§ Records drawn from a dataset
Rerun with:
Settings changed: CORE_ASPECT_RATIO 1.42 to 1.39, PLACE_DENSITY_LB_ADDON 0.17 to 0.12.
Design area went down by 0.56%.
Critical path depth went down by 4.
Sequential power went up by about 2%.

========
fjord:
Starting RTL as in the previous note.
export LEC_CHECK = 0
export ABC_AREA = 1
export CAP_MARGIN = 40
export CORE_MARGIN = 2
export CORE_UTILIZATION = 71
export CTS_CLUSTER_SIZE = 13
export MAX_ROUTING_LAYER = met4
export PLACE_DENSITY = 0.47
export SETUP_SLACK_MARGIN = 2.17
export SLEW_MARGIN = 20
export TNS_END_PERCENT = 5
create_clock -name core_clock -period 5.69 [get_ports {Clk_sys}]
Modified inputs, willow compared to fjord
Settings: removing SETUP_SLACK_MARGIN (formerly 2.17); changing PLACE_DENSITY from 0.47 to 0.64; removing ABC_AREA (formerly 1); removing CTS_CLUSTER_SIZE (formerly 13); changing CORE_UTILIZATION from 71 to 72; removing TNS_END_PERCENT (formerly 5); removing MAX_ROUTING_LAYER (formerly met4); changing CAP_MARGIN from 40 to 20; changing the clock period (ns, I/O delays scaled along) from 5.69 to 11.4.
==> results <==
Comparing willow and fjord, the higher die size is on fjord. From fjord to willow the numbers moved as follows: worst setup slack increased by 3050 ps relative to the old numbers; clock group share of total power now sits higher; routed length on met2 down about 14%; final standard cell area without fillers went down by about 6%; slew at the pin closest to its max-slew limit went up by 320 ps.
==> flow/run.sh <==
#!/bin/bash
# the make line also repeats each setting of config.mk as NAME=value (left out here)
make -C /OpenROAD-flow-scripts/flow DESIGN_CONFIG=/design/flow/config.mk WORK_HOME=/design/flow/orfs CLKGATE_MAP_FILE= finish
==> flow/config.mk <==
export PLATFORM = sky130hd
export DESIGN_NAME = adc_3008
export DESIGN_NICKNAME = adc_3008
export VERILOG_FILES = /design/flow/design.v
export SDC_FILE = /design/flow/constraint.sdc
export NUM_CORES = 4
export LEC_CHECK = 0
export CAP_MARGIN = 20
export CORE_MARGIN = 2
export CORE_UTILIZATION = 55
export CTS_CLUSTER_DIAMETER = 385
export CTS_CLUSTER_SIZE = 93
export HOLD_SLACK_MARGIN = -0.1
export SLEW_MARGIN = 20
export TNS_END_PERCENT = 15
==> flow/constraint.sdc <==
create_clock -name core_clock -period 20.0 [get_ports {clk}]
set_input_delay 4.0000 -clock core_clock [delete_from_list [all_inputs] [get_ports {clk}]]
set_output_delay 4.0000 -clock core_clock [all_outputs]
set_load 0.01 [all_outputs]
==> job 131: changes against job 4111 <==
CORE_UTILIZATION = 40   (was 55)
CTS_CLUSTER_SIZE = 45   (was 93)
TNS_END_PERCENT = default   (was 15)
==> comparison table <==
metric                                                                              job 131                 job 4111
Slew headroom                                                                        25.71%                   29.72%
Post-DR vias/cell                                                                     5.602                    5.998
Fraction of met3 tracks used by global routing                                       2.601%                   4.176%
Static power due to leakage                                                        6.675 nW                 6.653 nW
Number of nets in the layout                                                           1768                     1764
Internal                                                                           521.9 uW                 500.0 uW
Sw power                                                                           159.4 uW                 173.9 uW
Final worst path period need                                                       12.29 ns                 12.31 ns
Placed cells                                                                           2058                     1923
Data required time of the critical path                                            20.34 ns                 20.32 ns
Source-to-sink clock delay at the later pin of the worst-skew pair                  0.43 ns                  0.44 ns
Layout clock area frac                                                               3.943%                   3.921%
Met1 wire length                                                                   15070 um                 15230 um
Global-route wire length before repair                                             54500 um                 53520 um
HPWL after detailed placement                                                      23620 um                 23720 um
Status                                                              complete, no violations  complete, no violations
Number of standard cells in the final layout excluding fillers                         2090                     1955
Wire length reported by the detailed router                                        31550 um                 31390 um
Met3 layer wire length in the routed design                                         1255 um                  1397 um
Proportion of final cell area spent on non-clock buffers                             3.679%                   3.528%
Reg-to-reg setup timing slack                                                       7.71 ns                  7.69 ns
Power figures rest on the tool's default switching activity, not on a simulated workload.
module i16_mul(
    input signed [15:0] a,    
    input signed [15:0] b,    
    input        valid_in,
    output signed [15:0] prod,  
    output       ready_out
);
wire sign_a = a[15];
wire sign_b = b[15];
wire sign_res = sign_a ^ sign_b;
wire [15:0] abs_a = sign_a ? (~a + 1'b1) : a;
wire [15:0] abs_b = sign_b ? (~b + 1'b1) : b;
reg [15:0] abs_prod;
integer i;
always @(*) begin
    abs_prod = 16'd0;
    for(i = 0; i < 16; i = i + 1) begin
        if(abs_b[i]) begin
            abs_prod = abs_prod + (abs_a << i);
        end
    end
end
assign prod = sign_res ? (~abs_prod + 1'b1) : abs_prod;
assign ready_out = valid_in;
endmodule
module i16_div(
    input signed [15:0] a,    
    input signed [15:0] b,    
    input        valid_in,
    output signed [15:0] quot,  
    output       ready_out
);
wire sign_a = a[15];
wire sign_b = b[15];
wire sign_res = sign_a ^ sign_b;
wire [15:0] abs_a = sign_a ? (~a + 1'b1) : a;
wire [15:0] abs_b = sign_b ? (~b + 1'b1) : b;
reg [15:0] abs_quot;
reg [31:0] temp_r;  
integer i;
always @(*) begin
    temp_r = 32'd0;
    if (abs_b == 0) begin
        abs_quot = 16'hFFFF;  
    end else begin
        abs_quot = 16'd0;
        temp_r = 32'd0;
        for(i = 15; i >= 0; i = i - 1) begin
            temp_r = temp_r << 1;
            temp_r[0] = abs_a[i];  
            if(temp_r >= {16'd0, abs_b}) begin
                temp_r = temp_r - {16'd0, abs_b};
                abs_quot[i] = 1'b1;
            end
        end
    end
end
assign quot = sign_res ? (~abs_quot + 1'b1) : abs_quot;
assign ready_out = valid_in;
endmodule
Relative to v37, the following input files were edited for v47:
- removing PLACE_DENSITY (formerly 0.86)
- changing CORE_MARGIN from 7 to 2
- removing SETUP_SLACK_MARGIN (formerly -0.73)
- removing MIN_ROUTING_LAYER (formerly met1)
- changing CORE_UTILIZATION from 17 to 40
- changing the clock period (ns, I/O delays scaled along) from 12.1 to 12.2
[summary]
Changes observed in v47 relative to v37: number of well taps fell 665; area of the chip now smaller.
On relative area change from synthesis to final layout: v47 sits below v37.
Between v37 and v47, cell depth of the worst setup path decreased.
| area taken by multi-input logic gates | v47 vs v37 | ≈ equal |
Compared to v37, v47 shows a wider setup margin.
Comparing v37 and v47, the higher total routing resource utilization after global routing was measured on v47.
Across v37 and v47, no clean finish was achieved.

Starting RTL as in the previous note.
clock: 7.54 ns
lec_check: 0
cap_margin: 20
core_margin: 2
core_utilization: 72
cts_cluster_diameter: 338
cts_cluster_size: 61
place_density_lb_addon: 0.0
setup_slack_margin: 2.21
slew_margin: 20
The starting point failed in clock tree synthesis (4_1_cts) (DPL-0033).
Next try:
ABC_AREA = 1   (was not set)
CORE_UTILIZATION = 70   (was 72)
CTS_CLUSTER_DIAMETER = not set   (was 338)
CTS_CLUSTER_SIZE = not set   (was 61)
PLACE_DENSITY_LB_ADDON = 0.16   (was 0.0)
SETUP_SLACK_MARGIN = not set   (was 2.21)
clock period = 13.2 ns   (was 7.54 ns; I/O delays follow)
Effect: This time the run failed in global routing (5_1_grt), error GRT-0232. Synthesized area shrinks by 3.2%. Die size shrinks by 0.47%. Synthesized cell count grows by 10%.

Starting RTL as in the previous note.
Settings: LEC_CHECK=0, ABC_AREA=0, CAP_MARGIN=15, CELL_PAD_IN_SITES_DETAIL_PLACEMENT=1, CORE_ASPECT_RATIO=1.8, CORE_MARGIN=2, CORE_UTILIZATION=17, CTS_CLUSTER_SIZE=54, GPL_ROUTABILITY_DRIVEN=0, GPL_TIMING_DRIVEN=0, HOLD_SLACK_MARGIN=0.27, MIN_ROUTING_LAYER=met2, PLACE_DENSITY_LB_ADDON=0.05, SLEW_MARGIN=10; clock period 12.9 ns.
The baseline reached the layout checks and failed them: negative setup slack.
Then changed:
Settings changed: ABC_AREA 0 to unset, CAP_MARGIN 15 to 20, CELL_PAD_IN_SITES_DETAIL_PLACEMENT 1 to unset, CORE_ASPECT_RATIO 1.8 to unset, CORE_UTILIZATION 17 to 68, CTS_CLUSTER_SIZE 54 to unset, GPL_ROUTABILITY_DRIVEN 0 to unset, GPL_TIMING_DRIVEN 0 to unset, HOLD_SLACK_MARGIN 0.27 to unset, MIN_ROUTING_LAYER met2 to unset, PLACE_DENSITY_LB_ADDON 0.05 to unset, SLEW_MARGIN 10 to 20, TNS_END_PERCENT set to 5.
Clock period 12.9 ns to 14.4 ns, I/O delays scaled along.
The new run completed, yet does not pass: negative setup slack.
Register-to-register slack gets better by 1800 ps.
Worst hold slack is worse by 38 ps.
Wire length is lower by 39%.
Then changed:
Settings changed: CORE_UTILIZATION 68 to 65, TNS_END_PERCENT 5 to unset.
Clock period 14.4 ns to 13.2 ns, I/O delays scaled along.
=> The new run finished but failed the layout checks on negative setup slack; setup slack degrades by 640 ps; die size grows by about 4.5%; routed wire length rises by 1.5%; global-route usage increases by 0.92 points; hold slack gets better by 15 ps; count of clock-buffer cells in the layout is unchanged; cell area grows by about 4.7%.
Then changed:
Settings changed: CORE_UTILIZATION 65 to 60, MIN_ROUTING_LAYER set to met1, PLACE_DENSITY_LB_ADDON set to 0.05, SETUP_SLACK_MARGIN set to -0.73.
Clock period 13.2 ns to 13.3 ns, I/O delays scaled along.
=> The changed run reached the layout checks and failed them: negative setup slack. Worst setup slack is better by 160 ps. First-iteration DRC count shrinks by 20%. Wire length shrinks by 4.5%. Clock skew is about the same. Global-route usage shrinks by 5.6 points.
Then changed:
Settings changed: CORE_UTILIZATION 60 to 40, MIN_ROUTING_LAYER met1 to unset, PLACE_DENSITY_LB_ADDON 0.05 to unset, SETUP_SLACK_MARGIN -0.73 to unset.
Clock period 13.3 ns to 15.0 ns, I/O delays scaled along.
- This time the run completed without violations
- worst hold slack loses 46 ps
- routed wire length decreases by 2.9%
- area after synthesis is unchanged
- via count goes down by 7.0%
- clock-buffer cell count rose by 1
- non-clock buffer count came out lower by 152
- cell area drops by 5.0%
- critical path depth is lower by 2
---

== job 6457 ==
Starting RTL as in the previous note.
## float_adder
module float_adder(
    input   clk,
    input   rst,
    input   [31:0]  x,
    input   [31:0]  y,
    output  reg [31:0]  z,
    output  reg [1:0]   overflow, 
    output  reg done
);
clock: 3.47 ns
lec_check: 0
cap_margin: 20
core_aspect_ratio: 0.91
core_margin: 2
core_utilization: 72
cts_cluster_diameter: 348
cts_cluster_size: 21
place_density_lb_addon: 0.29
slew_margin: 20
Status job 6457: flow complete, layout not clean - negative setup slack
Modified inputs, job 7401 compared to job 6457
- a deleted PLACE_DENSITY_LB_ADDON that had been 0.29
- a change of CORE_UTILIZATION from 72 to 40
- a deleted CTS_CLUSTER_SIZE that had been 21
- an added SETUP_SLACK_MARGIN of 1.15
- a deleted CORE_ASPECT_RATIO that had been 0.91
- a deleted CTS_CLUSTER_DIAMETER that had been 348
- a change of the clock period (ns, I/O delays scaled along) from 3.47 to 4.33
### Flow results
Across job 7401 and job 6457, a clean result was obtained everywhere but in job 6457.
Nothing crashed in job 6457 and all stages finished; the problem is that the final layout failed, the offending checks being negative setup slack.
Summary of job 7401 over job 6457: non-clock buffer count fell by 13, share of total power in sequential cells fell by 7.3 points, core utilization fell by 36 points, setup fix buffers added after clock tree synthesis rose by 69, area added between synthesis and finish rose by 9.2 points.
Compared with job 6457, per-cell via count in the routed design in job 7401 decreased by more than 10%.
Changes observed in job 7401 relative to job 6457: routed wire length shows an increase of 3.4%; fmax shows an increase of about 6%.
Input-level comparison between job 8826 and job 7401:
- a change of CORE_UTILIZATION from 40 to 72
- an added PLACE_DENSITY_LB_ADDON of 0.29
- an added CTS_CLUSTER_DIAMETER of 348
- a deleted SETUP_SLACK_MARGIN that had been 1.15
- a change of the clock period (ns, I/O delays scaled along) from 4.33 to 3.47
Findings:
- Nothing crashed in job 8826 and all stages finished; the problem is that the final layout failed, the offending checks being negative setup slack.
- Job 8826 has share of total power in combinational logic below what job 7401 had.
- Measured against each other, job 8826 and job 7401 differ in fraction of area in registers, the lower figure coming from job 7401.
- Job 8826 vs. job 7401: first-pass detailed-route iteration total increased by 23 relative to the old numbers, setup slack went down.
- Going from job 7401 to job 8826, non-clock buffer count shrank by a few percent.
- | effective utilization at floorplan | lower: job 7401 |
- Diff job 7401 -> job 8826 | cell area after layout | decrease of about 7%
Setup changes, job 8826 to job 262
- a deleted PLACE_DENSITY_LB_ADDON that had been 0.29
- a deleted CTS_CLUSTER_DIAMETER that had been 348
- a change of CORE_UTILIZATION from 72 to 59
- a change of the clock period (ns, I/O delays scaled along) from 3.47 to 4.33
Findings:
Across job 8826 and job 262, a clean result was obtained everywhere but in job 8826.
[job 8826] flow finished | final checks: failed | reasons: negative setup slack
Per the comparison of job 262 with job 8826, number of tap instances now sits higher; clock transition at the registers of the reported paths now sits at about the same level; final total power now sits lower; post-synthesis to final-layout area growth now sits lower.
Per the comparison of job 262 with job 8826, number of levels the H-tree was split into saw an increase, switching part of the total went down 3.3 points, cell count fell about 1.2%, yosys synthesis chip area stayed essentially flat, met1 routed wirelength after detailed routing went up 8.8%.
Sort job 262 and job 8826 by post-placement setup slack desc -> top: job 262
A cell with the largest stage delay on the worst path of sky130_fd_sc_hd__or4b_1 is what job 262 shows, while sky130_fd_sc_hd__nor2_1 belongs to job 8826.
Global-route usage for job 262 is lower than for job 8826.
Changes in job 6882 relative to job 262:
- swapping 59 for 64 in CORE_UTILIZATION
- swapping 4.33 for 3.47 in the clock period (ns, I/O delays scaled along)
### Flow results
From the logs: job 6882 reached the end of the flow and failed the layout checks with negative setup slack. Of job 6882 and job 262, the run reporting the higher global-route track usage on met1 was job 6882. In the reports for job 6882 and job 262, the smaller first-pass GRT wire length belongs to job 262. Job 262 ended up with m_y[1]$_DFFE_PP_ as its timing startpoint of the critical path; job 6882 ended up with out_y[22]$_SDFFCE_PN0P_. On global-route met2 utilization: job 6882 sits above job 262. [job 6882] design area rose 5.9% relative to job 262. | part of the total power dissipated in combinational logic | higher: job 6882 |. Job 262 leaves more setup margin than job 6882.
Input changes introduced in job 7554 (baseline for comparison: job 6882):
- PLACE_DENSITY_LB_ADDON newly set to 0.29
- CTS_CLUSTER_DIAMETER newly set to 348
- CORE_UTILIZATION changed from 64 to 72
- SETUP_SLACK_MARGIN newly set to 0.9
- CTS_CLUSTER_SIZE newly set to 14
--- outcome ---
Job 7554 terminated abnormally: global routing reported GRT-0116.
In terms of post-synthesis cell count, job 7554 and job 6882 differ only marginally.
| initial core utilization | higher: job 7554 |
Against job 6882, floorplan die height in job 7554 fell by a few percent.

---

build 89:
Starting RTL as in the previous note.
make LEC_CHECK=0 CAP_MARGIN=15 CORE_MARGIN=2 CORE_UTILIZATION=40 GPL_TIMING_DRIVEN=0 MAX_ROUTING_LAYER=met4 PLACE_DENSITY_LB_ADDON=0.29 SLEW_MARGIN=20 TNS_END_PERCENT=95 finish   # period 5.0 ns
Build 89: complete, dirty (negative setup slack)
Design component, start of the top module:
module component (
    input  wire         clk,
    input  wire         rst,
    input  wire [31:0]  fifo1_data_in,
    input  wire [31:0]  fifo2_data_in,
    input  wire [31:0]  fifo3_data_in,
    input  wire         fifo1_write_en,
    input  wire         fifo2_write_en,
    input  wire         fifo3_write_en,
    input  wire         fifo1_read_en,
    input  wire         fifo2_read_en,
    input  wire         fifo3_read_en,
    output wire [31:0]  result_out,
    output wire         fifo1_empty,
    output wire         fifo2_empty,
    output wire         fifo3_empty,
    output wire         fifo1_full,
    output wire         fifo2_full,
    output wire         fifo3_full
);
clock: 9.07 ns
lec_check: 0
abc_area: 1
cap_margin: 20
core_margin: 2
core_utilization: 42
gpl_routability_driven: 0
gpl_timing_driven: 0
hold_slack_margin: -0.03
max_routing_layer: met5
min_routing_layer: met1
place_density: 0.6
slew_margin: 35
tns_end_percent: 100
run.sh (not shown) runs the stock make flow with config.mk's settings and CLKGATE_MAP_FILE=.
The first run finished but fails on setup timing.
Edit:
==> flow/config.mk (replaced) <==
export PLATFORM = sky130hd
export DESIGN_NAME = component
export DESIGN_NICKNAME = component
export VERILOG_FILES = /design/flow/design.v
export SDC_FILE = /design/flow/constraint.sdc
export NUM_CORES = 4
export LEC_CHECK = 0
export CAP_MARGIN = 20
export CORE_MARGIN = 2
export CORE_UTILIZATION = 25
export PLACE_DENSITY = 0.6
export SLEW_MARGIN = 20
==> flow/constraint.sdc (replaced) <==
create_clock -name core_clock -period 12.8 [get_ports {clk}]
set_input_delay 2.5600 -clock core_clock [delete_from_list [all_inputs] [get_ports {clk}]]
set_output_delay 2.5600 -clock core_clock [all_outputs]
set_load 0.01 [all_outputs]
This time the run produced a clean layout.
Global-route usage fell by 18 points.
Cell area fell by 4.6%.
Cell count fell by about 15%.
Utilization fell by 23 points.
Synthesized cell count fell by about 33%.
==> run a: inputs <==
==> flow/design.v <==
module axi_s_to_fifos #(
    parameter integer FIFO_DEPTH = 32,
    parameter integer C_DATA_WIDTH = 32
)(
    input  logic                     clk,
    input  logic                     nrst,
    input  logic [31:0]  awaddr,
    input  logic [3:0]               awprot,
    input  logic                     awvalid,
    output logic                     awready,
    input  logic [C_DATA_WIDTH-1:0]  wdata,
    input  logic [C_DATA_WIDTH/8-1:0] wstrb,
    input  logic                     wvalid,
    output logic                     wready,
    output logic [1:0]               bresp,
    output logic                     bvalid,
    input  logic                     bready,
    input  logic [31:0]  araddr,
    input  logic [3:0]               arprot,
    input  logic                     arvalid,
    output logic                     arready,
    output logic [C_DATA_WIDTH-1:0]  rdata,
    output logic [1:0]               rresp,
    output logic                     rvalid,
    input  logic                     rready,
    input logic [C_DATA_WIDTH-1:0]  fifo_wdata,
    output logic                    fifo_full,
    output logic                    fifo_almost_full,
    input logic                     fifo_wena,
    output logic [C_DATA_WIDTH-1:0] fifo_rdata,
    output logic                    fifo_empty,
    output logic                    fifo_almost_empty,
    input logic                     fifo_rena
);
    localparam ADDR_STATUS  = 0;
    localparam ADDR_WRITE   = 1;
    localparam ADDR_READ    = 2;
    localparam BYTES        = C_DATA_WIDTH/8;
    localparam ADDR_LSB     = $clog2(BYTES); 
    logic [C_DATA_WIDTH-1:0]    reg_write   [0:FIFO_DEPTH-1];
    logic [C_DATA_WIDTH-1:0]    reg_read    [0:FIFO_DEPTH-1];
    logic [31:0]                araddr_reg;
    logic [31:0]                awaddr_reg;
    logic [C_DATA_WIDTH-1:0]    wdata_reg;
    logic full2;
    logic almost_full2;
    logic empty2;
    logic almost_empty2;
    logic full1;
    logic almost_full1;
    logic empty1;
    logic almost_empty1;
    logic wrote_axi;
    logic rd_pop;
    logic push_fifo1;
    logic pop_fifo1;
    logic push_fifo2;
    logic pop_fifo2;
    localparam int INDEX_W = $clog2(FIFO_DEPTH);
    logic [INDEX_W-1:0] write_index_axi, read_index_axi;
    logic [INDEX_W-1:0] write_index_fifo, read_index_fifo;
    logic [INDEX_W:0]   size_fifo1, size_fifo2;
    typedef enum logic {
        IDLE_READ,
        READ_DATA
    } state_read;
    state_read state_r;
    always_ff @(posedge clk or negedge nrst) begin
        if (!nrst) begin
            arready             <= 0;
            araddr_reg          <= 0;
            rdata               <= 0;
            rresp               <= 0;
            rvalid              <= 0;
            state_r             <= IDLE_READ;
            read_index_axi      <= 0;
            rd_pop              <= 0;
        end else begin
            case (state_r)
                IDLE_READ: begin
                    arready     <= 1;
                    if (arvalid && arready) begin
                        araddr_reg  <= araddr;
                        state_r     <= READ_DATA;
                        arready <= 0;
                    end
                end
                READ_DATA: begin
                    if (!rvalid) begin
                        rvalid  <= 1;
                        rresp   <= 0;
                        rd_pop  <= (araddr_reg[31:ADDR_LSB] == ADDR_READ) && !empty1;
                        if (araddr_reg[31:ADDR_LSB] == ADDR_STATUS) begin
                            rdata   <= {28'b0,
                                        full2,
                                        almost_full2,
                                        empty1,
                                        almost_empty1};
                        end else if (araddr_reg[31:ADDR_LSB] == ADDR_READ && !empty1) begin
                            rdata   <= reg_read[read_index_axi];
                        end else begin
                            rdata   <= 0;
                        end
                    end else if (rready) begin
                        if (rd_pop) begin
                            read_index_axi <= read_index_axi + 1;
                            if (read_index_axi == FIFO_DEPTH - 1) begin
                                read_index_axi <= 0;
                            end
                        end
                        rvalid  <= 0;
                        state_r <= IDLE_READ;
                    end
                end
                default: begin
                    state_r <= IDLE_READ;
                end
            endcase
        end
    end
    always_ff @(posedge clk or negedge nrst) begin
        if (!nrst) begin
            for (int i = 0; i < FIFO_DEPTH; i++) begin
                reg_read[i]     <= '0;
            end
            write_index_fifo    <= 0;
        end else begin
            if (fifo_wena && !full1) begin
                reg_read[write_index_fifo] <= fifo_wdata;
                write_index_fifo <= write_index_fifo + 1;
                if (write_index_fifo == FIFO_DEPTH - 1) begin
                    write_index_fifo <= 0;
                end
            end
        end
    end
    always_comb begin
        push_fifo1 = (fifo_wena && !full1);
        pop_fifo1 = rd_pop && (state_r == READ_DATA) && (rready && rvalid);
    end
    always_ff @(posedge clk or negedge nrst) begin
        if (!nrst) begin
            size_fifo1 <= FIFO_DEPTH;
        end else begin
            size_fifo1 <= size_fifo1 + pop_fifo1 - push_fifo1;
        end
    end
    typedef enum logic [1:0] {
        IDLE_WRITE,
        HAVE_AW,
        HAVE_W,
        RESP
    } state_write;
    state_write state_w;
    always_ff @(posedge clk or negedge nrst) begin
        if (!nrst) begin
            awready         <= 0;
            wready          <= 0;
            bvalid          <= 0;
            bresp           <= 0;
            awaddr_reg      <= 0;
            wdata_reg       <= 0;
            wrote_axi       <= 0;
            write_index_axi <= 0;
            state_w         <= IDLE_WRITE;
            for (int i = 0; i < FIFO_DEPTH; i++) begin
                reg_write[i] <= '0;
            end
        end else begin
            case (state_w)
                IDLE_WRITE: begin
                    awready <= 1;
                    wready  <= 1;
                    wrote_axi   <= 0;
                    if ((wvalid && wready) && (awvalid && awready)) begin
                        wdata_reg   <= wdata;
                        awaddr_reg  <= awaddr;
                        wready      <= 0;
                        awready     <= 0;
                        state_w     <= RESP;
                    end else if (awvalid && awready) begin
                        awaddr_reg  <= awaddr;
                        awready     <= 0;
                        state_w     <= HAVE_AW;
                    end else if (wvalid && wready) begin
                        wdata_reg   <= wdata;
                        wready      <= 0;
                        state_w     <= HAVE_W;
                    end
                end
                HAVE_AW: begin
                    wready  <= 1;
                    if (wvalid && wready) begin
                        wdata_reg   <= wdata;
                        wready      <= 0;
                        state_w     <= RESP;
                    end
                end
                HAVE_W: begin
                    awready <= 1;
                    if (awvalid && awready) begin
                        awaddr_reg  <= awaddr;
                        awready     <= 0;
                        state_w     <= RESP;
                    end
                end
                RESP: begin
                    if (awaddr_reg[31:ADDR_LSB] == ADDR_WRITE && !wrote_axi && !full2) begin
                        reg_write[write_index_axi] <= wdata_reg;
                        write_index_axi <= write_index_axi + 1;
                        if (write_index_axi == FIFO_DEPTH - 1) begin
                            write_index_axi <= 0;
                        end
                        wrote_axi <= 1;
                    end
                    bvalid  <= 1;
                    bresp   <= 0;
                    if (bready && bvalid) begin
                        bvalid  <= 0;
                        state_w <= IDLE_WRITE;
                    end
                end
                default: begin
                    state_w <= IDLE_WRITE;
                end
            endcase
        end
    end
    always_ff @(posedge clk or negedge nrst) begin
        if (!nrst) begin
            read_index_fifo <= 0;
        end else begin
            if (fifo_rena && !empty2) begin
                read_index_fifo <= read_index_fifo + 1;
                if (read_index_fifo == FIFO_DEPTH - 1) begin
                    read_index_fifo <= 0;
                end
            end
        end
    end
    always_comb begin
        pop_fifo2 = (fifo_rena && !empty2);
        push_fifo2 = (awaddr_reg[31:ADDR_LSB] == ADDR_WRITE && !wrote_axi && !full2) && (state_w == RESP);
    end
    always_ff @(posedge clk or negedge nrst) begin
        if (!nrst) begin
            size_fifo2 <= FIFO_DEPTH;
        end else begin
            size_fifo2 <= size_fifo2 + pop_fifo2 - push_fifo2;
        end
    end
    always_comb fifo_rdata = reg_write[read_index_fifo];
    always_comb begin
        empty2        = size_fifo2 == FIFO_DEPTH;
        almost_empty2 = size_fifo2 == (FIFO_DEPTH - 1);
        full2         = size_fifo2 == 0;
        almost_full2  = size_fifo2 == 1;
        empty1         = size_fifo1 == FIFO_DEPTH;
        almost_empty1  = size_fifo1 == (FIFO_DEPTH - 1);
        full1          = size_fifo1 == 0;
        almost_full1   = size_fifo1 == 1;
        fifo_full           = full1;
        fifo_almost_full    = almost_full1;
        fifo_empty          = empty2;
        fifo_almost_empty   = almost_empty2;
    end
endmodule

§ Task
State how many lines of the entries above include the word "scaled", offering no text other than the number.

§ Solution for this problem
10